▶ DATASET EXTRACT
┌────────

===== src/rtl/ctrl_pkg.sv =====
// Shared types and constants for the writeback/sequencing controller.
package ctrl_pkg;

  localparam int unsigned INST_W  = 9;
  localparam int unsigned OPC_MSB = 8;
  localparam int unsigned OPC_LSB = 4;

  typedef enum logic [4:0] {
    OP_NOP    = 5'h00,
    OP_MOV    = 5'h01,
    OP_LDR    = 5'h02,
    OP_STR    = 5'h03,
    OP_ALU_LO = 5'h04,
    OP_ALU_HI = 5'h0F,
    OP_LDA    = 5'h10,
    OP_HALT   = 5'h1F
  } opcode_t;

  typedef enum logic [1:0] {
    StIdle,
    StMem,
    StWb,
    StHalt
  } state_t;

  function automatic logic is_alu(logic [4:0] opc);
    return (opc >= OP_ALU_LO) && (opc <= OP_ALU_HI);
  endfunction

endpackage


===== src/rtl/wb_ctrl_if.sv =====
// Instruction handshake, memory strobes and register-file controls of wb_ctrl.
interface wb_ctrl_if
  import ctrl_pkg::*;
#(
  parameter int unsigned A     = 4,
  parameter int unsigned CNT_W = 16
) ();

  logic              inst_valid;
  logic [INST_W-1:0] inst;
  logic              inst_ready;
  logic              mem_ready;
  logic              Mem_Read;
  logic              Mem_Write;
  logic              Acc_Load;
  logic              Write_En;
  logic              from_ALU;
  logic              from_Acc;
  logic              from_Mem;
  logic [A-1:0]      address;
  logic              Done;
  logic              illegal;
  logic              mem_err;
  logic [CNT_W-1:0]  retired;

  modport master (
    output inst_valid, inst, mem_ready,
    input  inst_ready, Mem_Read, Mem_Write, Acc_Load, Write_En,
    input  from_ALU, from_Acc, from_Mem, address, Done, illegal, mem_err, retired
  );

  modport slave (
    input  inst_valid, inst, mem_ready,
    output inst_ready, Mem_Read, Mem_Write, Acc_Load, Write_En,
    output from_ALU, from_Acc, from_Mem, address, Done, illegal, mem_err, retired
  );

endinterface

└────────

Repeat the data in its entirety, word for word.

===== src/rtl/ctrl_pkg.sv =====
// Shared types and constants for the writeback/sequencing controller.
package ctrl_pkg;

  localparam int unsigned INST_W  = 9;
  localparam int unsigned OPC_MSB = 8;
  localparam int unsigned OPC_LSB = 4;

  typedef enum logic [4:0] {
    OP_NOP    = 5'h00,
    OP_MOV    = 5'h01,
    OP_LDR    = 5'h02,
    OP_STR    = 5'h03,
    OP_ALU_LO = 5'h04,
    OP_ALU_HI = 5'h0F,
    OP_LDA    = 5'h10,
    OP_HALT   = 5'h1F
  } opcode_t;

  typedef enum logic [1:0] {
    StIdle,
    StMem,
    StWb,
    StHalt
  } state_t;

  function automatic logic is_alu(logic [4:0] opc);
    return (opc >= OP_ALU_LO) && (opc <= OP_ALU_HI);
  endfunction

endpackage


===== src/rtl/wb_ctrl_if.sv =====
// Instruction handshake, memory strobes and register-file controls of wb_ctrl.
interface wb_ctrl_if
  import ctrl_pkg::*;
#(
  parameter int unsigned A     = 4,
  parameter int unsigned CNT_W = 16
) ();

  logic              inst_valid;
  logic [INST_W-1:0] inst;
  logic              inst_ready;
  logic              mem_ready;
  logic              Mem_Read;
  logic              Mem_Write;
  logic              Acc_Load;
  logic              Write_En;
  logic              from_ALU;
  logic              from_Acc;
  logic              from_Mem;
  logic [A-1:0]      address;
  logic              Done;
  logic              illegal;
  logic              mem_err;
  logic [CNT_W-1:0]  retired;

  modport master (
    output inst_valid, inst, mem_ready,
    input  inst_ready, Mem_Read, Mem_Write, Acc_Load, Write_En,
    input  from_ALU, from_Acc, from_Mem, address, Done, illegal, mem_err, retired
  );

  modport slave (
    input  inst_valid, inst, mem_ready,
    output inst_ready, Mem_Read, Mem_Write, Acc_Load, Write_En,
    output from_ALU, from_Acc, from_Mem, address, Done, illegal, mem_err, retired
  );

endinterface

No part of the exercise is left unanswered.